June 22, 2020 • Oscar Cortez
Search. The most successful company in the history of the Internet became famous by solving just that, search ...
Although it's a simple concept, search is something that many of us (developers) try to skimp on and therefore lower the overall quality of the user experience due to irrelevant search results and illogical search ranking (me culpa?).
In this post I am going to avoid using alternatives such as: Apache Solr, Elasticsearch, Whoosh, Xapian, etc. Instead, I will explain how to do searches with the Django ORM using PostgreSQL, keep in mind that Full Text Search is only supported if we use the PostgreSQL database backend with Django 1.10 or later.
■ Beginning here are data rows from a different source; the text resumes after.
==> config.mk <==
export PLATFORM = sky130hd
export DESIGN_NAME = scd_decoder
export DESIGN_NICKNAME = d
export VERILOG_FILES = /design/src/scd_pkg.sv /design/src/scd_decoder.sv
export SDC_FILE = /design/constraint.sdc
export NUM_CORES = 1
export LEC_CHECK = 0
export ABC_AREA = 0
export BUFFER_PORTS_ARGS = -buffer_cell sky130_fd_sc_hd__clkbuf_2
export CAP_MARGIN = 10
export CELL_PAD_IN_SITES_DETAIL_PLACEMENT = 0
export CELL_PAD_IN_SITES_GLOBAL_PLACEMENT = 2
export CORE_MARGIN = 4
export CORE_UTILIZATION = 30
export DETAILED_ROUTE_END_ITERATION = 8
export HOLD_SLACK_MARGIN = 0.05
export PLACE_DENSITY_LB_ADDON = 0.1
export RECOVER_POWER = 25
export SETUP_SLACK_MARGIN = 0.3
export SLEW_MARGIN = 30
export SYNTH_ARGS = -nofsm -noshare
export SYNTH_HDL_FRONTEND = slang
export SYNTH_SLANG_ARGS = --single-unit
==> constraint.sdc <==
create_clock -name pclk -period 1.35 [get_ports pclk]
set_clock_uncertainty 0.05 [all_clocks]
set_input_delay 0.0675 -clock pclk [delete_from_list [all_inputs] [get_ports pclk]]
set_output_delay 0.0675 -clock pclk [all_outputs]
set_load 0.1 [all_outputs]
==> src/scd_pkg.sv <==
// Purpose: constants and types for the strap configuration decoder
// Assumes: switch contacts read 0 when ON, 1 when OFF
// Notes:   registers sit on APB at word offsets below
// How it works
// - switch ON reads 0, OFF reads 1
// - clock strap 0 common, 1 split upstream
// - mode 01 adapter, 10 dual host, 11 transparent
// - root port codes 0..4, rest reserved
// - isolated port same encoding, used by mode
// - lane config codes decode to widths
// - hotplug select 1 hands slot to controller
// - latch sense 0 closed, 1 open
// - bypass 0 loop on, 1 plain fanout
// - bandwidth 0 is 500 kHz, 1 is 1 MHz
// - three bits form address 70h..77h
// - spare contact is plain general input
package scd_pkg;
    // ==========================================================
    // register map
    localparam logic [11:0] SCD_RAW_OFS    = 12'h000;
    localparam logic [11:0] SCD_DECODE_OFS = 12'h004;
    localparam logic [11:0] SCD_LANES_OFS  = 12'h008;
    localparam logic [11:0] SCD_CTRL_OFS   = 12'h00C;
    // ==========================================================
    // values after reset (documented switch defaults), then port limit, address base and mode codes
    localparam logic [1:0] SCD_MODE_RST   = 2'h3;
    localparam logic [3:0] SCD_ROOT_RST   = 4'h0;
    localparam logic [3:0] SCD_ISO_RST    = 4'h1;
    localparam logic [3:0] SCD_LANE_RST   = 4'h8;
    localparam logic [2:0] SCD_ADDR_RST   = 3'h7;
    localparam logic [3:0] SCD_PORT_MAX   = 4'h4;
    localparam logic [6:0] SCD_ADDR_BASE  = 7'h70;
    localparam logic [1:0] SCD_MODE_RSVD  = 2'h0;
    localparam logic [1:0] SCD_MODE_ADAPT = 2'h1;
    localparam logic [1:0] SCD_MODE_DUAL  = 2'h2;
    // ==========================================================
    // field positions in the raw strap word
    localparam int SCD_SPARE_POS = 22;
    localparam int SCD_SPLIT_POS = 21;
    localparam int SCD_MODE_POS  = 19;
    localparam int SCD_ROOT_POS  = 15;
    localparam int SCD_ISO_POS   = 11;
    localparam int SCD_LANE_POS  = 7;
    localparam int SCD_HP_POS    = 6;
    localparam int SCD_LATCH_POS = 5;
    localparam int SCD_BYP_POS   = 4;
    localparam int SCD_BW_POS    = 3;
    localparam int SCD_ADDR_POS  = 0;
    // lane width codes per port: 0 none, 1 x1, 2 x2, 3 x4
    typedef logic [9:0] scd_lanes_t;
    typedef struct packed {
        logic       spare;
        logic       split_clock_domain_strap;
        logic [1:0] operating_mode_strap;
        logic [3:0] root_facing_port_strap;
        logic [3:0] isolated_port_strap;
        logic [3:0] lane_width_config_strap;
        logic       slot_hotplug_select;
        logic       retention_latch_sense_n;
        logic       pll_bypass;
        logic       loop_bandwidth_select;
        logic [2:0] addr_low;
    } scd_straps_t;
    typedef enum logic [1:0] {
        SCD_WAIT = 2'b01,
        SCD_HELD = 2'b10
    } scd_state_t;
endpackage

==> src/scd_decoder.sv <==
// Purpose: capture board straps once after reset and decode them
// Assumes: strap pins are asynchronous to pclk
// Notes:   values stay frozen until the next reset or a software re-capture through the control register
`timescale 1ns/1ps
module scd_decoder
    import scd_pkg::*;
(
    input  wire logic        pclk,
    input  wire logic        presetn,
    input  wire scd_straps_t strap_pins,
    input  wire logic        psel,
    input  wire logic        penable,
    input  wire logic        pwrite,
    input  wire logic [11:0] paddr,
    input  wire logic [31:0] pwdata,
    output logic      [31:0] prdata,
    output logic             pready,
    output logic             pslverr,
    output logic             split_clock_domain,
    output logic       [1:0] operating_mode,
    output logic             non_transparent,
    output logic       [2:0] root_facing_port,
    output logic       [2:0] isolated_port,
    output logic             isolated_port_valid,
    output scd_lanes_t       lane_widths,
    output logic             slot_hotplug_enable,
    output logic             retention_latch_open,
    output logic             pll_bypass,
    output logic             loop_bw_1mhz,
    output logic       [6:0] mgmt_slave_addr,
    output logic             spare_input,
    output logic             config_error,
    output logic             straps_valid
);
    // ==========================================================
    // synchroniser: first stage read only by second stage
    scd_straps_t sync1_reg;
    scd_straps_t sync2_reg;
    always_ff @(posedge pclk or negedge presetn) begin
        if (!presetn) begin
            sync1_reg <= '0;
            sync2_reg <= '0;
        end else begin
            sync1_reg <= strap_pins;
            sync2_reg <= sync1_reg;
        end
    end

    // ==========================================================
    // capture state: wait two edges for the synchroniser to fill
    scd_state_t  state_reg;
    scd_state_t  state_next;
    logic  [1:0] fill_reg;
    logic  [1:0] fill_next;
    scd_straps_t cap_reg;
    scd_straps_t cap_next;
    logic        soft_recap_reg;
    logic        soft_recap_next;
    logic        bus_wr;
    assign bus_wr = psel && penable && pwrite;

    always_comb begin
        state_next = state_reg;
        fill_next = fill_reg;
        cap_next = cap_reg;
        soft_recap_next = 1'b0;
        unique case (state_reg)
            SCD_WAIT: begin
                // re-fill on every entry so a stale synchroniser word is never taken
                fill_next = fill_reg + 2'h1;
                if (fill_reg == 2'h2) begin
                    cap_next = sync2_reg;
                    state_next = SCD_HELD;
                end
            end
            SCD_HELD: begin
                // later switch changes are ignored unless software asks
                if (soft_recap_reg) begin
                    state_next = SCD_WAIT;
                    fill_next = 2'h0;
                end
            end
        endcase
        if (bus_wr && paddr == SCD_CTRL_OFS && pwdata[0]) begin
            soft_recap_next = 1'b1;
        end
    end

    always_ff @(posedge pclk or negedge presetn) begin
        if (!presetn) begin
            state_reg <= SCD_WAIT;
            fill_reg <= 2'h0;
            soft_recap_reg <= 1'b0;
            cap_reg.spare <= 1'b0;
            cap_reg.split_clock_domain_strap <= 1'b0;
            cap_reg.operating_mode_strap <= SCD_MODE_RST;
            cap_reg.root_facing_port_strap <= SCD_ROOT_RST;
            cap_reg.isolated_port_strap <= SCD_ISO_RST;
            cap_reg.lane_width_config_strap <= SCD_LANE_RST;
            cap_reg.slot_hotplug_select <= 1'b0;
            cap_reg.retention_latch_sense_n <= 1'b0;
            cap_reg.pll_bypass <= 1'b1;
            cap_reg.loop_bandwidth_select <= 1'b1;
            cap_reg.addr_low <= SCD_ADDR_RST;
        end else begin
            state_reg <= state_next;
            fill_reg <= fill_next;
            soft_recap_reg <= soft_recap_next;
            cap_reg <= cap_next;
        end
    end

    // ==========================================================
    // decode; pin levels are taken as is since ON already reads 0
    // codes without a table entry fall back to four x2 ports
    function automatic scd_lanes_t lane_decode(input logic [3:0] code);
        unique case (code)
            4'h2:    lane_decode = {2'h3, 2'h3, 2'h0, 2'h0, 2'h0};
            4'h3:    lane_decode = {2'h3, 2'h2, 2'h2, 2'h0, 2'h0};
            4'h4:    lane_decode = {2'h3, 2'h2, 2'h1, 2'h1, 2'h0};
            4'h5:    lane_decode = {2'h3, 2'h1, 2'h1, 2'h2, 2'h0};
            4'h6:    lane_decode = {2'h3, 2'h1, 2'h2, 2'h1, 2'h0};
            4'h8:    lane_decode = {2'h3, 2'h1, 2'h1, 2'h1, 2'h1};
            4'h9:    lane_decode = {2'h2, 2'h2, 2'h2, 2'h1, 2'h1};
            default: lane_decode = {2'h2, 2'h2, 2'h2, 2'h2, 2'h0};
        endcase
    endfunction

    logic root_bad;
    logic iso_bad;
    logic mode_bad;
    logic non_transparent_mode;
    assign root_bad = cap_reg.root_facing_port_strap > SCD_PORT_MAX;
    assign iso_bad = cap_reg.isolated_port_strap > SCD_PORT_MAX;
    assign mode_bad = cap_reg.operating_mode_strap == SCD_MODE_RSVD;
    assign non_transparent_mode = cap_reg.operating_mode_strap == SCD_MODE_ADAPT
                  || cap_reg.operating_mode_strap == SCD_MODE_DUAL;

    // outputs registered from the captured word, straps_valid from the capture state
    always_ff @(posedge pclk or negedge presetn) begin
        if (!presetn) begin
            split_clock_domain <= 1'b0;
            operating_mode <= SCD_MODE_RST;
            non_transparent <= 1'b0;
            root_facing_port <= 3'h0;
            isolated_port <= 3'h1;
            isolated_port_valid <= 1'b0;
            lane_widths <= '0;
            slot_hotplug_enable <= 1'b0;
            retention_latch_open <= 1'b0;
            pll_bypass <= 1'b1;
            loop_bw_1mhz <= 1'b1;
            mgmt_slave_addr <= SCD_ADDR_BASE | 7'h07;
            spare_input <= 1'b0;
            config_error <= 1'b0;
            straps_valid <= 1'b0;
        end else begin
            split_clock_domain <= cap_reg.split_clock_domain_strap;
            operating_mode <= cap_reg.operating_mode_strap;
            non_transparent <= non_transparent_mode;
            root_facing_port <= cap_reg.root_facing_port_strap[2:0];
            isolated_port <= cap_reg.isolated_port_strap[2:0];
            isolated_port_valid <= non_transparent_mode && !iso_bad;
            lane_widths <= lane_decode(cap_reg.lane_width_config_strap);
            slot_hotplug_enable <= cap_reg.slot_hotplug_select;
            retention_latch_open <= cap_reg.retention_latch_sense_n;
            pll_bypass <= cap_reg.pll_bypass;
            loop_bw_1mhz <= cap_reg.loop_bandwidth_select;
            mgmt_slave_addr <= SCD_ADDR_BASE | {4'h0, cap_reg.addr_low};
            spare_input <= cap_reg.spare;
            config_error <= mode_bad || root_bad || iso_bad;
            straps_valid <= state_reg == SCD_HELD;
        end
    end

    // ==========================================================
    // apb slave: zero wait states, unmapped reads zero with error
    // a registered answer costs no wait state since setup always precedes access
    logic [31:0] prdata_next;
    logic        pslverr_next;
    logic        map_hit;
    always_comb begin
        prdata_next = 32'h0000_0000;
        map_hit = 1'b1;
        unique case (paddr)
            SCD_RAW_OFS:    prdata_next = {9'h000, cap_reg};
            SCD_DECODE_OFS: prdata_next = {13'h0000, straps_valid, config_error,
                                           mgmt_slave_addr, isolated_port_valid,
                                           isolated_port, root_facing_port,
                                           non_transparent, operating_mode};
            SCD_LANES_OFS:  prdata_next = {22'h000000, lane_widths};
            SCD_CTRL_OFS:   prdata_next = 32'h0000_0000;
            default:        map_hit = 1'b0;
        endcase
        // error is judged in setup so that it stands together with pready
        pslverr_next = psel && !penable && !map_hit;
        if (!(psel && !penable)) begin
            prdata_next = prdata;
        end
    end

    always_ff @(posedge pclk or negedge presetn) begin
        if (!presetn) begin
            prdata <= 32'h0000_0000;
            pslverr <= 1'b0;
            pready <= 1'b0;
        end else begin
            prdata <= prdata_next;
            pslverr <= pslverr_next;
            pready <= psel && !penable;
        end
    end

    // ==========================================================
    // checks
    hold_after_capture_a: assert property (@(posedge pclk) disable iff (!presetn)
        (state_reg == SCD_HELD && !soft_recap_reg) |=> $stable(cap_reg))
        else $error("captured straps changed while held");
    error_flag_a: assert property (@(posedge pclk) disable iff (!presetn)
        (cap_reg.operating_mode_strap == 2'h0) |=> config_error)
        else $error("reserved mode not flagged");
    addr_map_a: assert property (@(posedge pclk) disable iff (!presetn)
        1'b1 |=> mgmt_slave_addr == (SCD_ADDR_BASE | {4'h0, $past(cap_reg.addr_low)}))
        else $error("slave address wrong");
    default_lanes_a: assert property (@(posedge pclk) disable iff (!presetn)
        (cap_reg.lane_width_config_strap == 4'h8) |=> lane_widths == 10'h355)
        else $error("default lane config wrong");
    transparent_mode_a: assert property (@(posedge pclk) disable iff (!presetn)
        (cap_reg.operating_mode_strap == 2'h3) |=> !non_transparent
            && !isolated_port_valid)
        else $error("transparent mode shows isolated port");
    hotplug_pass_a: assert property (@(posedge pclk) disable iff (!presetn)
        1'b1 |=> slot_hotplug_enable == $past(cap_reg.slot_hotplug_select)
            && retention_latch_open == $past(cap_reg.retention_latch_sense_n))
        else $error("hotplug controls wrong");
    clock_ctrl_a: assert property (@(posedge pclk) disable iff (!presetn)
        1'b1 |=> pll_bypass == $past(cap_reg.pll_bypass)
            && loop_bw_1mhz == $past(cap_reg.loop_bandwidth_select)
            && split_clock_domain == $past(cap_reg.split_clock_domain_strap))
        else $error("clock controls wrong");
    spare_pass_a: assert property (@(posedge pclk) disable iff (!presetn)
        1'b1 |=> spare_input == $past(cap_reg.spare))
        else $error("spare input wrong");
    capture_time_a: assert property (@(posedge pclk) disable iff (!presetn)
        (state_reg == SCD_WAIT && fill_reg == 2'h0) |-> ##[1:3] state_reg == SCD_HELD)
        else $error("capture took too long");

    // decoded fields and errors follow the captured word one edge later
    root_port_a: assert property (@(posedge pclk) disable iff (!presetn)
        1'b1 |=> root_facing_port == $past(cap_reg.root_facing_port_strap[2:0]))
        else $error("root port wrong");
    iso_port_a: assert property (@(posedge pclk) disable iff (!presetn)
        1'b1 |=> isolated_port == $past(cap_reg.isolated_port_strap[2:0]))
        else $error("isolated port wrong");
    iso_reserved_a: assert property (@(posedge pclk) disable iff (!presetn)
        (cap_reg.isolated_port_strap > SCD_PORT_MAX) |=> !isolated_port_valid
            && config_error)
        else $error("reserved isolated port accepted");
    root_reserved_a: assert property (@(posedge pclk) disable iff (!presetn)
        (cap_reg.root_facing_port_strap > SCD_PORT_MAX) |=> config_error)
        else $error("reserved root port not flagged");
    mode_pass_a: assert property (@(posedge pclk) disable iff (!presetn)
        1'b1 |=> operating_mode == $past(cap_reg.operating_mode_strap))
        else $error("operating mode wrong");
    bridge_mode_a: assert property (@(posedge pclk) disable iff (!presetn)
        (cap_reg.operating_mode_strap inside {2'h1, 2'h2}) |=> non_transparent)
        else $error("bridge mode not shown");
    wide_lanes_a: assert property (@(posedge pclk) disable iff (!presetn)
        (cap_reg.lane_width_config_strap == 4'h9) |=> lane_widths == 10'h2A5)
        else $error("lane config nine wrong");
    other_lanes_a: assert property (@(posedge pclk) disable iff (!presetn)
        (cap_reg.lane_width_config_strap inside {4'h0, 4'h1, 4'h7, [4'hA:4'hF]})
            |=> lane_widths == 10'h2A8)
        else $error("fallback lane config wrong");
    recap_start_a: assert property (@(posedge pclk) disable iff (!presetn)
        (state_reg == SCD_HELD && soft_recap_reg) |=> state_reg == SCD_WAIT
            && fill_reg == 2'h0)
        else $error("re-capture did not restart");
    valid_follow_a: assert property (@(posedge pclk) disable iff (!presetn)
        1'b1 |=> straps_valid == ($past(state_reg) == SCD_HELD))
        else $error("valid flag wrong");

    // apb answer timing
    apb_answer_a: assert property (@(posedge pclk) disable iff (!presetn)
        (psel && !penable) |=> pready)
        else $error("setup not answered");
    ready_pulse_a: assert property (@(posedge pclk) disable iff (!presetn)
        pready |=> !pready)
        else $error("ready held too long");
    unmapped_err_a: assert property (@(posedge pclk) disable iff (!presetn)
        (psel && !penable && paddr > SCD_CTRL_OFS) |=> pslverr && pready)
        else $error("unmapped access not refused");

    // main scenarios
    cover_held_c: cover property (@(posedge pclk) disable iff (!presetn)
        state_reg == SCD_HELD);
    cover_err_c: cover property (@(posedge pclk) disable iff (!presetn) config_error);
    cover_bridge_c: cover property (@(posedge pclk) disable iff (!presetn)
        non_transparent && isolated_port_valid);
    cover_recap_c: cover property (@(posedge pclk) disable iff (!presetn)
        state_reg == SCD_HELD && soft_recap_reg);
    cover_lanes_c: cover property (@(posedge pclk) disable iff (!presetn)
        lane_widths == 10'h2A5);
endmodule

Word level (Yosys, flattened, before mapping)
Cells that the tools add are included.

Flip-flop bits (word level): 139. Word-level logic and storage cells: 101. Bits of input ports: 72. Output and inout bits: 69.

Order comparisons: 2. Equal/unequal tests: 17. Add/subtract/negate cells: 1. Muxes and demuxes: 9. Reduce and logical (&&, ||, !) cells: 18.

Operators by type and width (count): 23-bit one-hot mux with 3 select lines (1); 9-bit one-hot mux with 7 select lines (1); 12-bit by 4-bit equality test with 1-bit output, second input constant (2); 12-bit by 3-bit equality test with 1-bit output, second input constant (1); 4-bit by 3-bit equality test with 1-bit output, second input constant (3); 12-bit logical NOT (1); 4-bit by 2-bit equality test with 1-bit output, second input constant (2); 4-bit equality test, second input constant (2); 4-bit by 3-bit greater-than comparator with 1-bit output, second input constant (2); 2-bit one-hot mux with 2 select lines (2); 1-bit logical AND (7); 2-bit equality test, second input constant (3); 2-bit two-way mux (3); 2-bit by 1-bit equality test with 1-bit output, second input constant (2); 2-bit != test, second input constant (2); 2-bit AND reduction (2); 4-bit OR reduction (1); 1-bit logical NOT (3); 1-bit logical OR (3); 2-bit by 1-bit adder with 2-bit output, second input constant (1); 2-bit logical NOT (1); 1-bit two-way mux (2).

Longest topological paths before layout
Gate-level depths: netlist of the first run.

Depth after elaboration: 5. Mapped depth: 5. Depth with buffers taken out: 4.

Least setup slack after synthesis of the first run
No wires, ideal clock.

Kind: register to register. Start: register fill_reg[0]. End: register cap_reg[12] in the netlist's numbering. Required time: 1.175 ns. Library setup time: 0.125 ns. Path buffers: 1. Arrival: 1.309 ns. Slack: -0.134 ns. Stages on the path, launching flop included: 6. Period minus slack after synthesis: 1.484 ns. Cells stage by stage: dfrtp_1 > inv_1 > ha_1 > nand3b_1 > buf_2 > mux2_2.

Longest elaborated chain between the ends: 2.

RTL lines: from (decl) (line scd_decoder.sv:53) `logic [1:0] fill_reg;`; from (signal assigned) (line scd_decoder.sv:107) `fill_reg <= fill_next;`; 2-bit equality test (line scd_decoder.sv:71) `if (fill_reg == 2'h2) begin`; 2-bit AND reduction (no source line); to (signal assigned) (line scd_decoder.sv:109) `cap_reg <= cap_next;`; to (decl) (line scd_decoder.sv:55) `scd_straps_t cap_reg;`.

No other way between the ends. A chain may end at the register's enable or synchronous reset.

Worst setup path in the final report of the first run
Start: register fill_reg[0]. End: register cap_reg[22] in the netlist's numbering.

The elaborated chain is that of the path after synthesis.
You are most be likely familiar with pattern searching, which has been part of the SQL standard from the beginning, and is available to all SQL-based databases, as follows:
SELECT column_name FROM table_name WHERE column_name LIKE 'pattern';
That will return the rows where column_name
matches the pattern
, the
closest way to translate that SQL statement to the Django ORM is as follows:
In [1]: Product.objects.filter(name__contains='Marinela')
# --> SELECT ... WHERE name LIKE '%Marinela%';
Out[2]: [<Product: Pinguinos Marinela>, <Product: Gansito Marinela>]
If you have used Django for a long period of time, or understand the basics of the ORM, you will know that this is the classic way of searching. There's nothing new here.
Then you could start playing around with the ORM API to build a better query, making use of the advanced functions in PostgreSQL:
In [1]: Author.objects.filter(name__unaccent__icontains='Helen')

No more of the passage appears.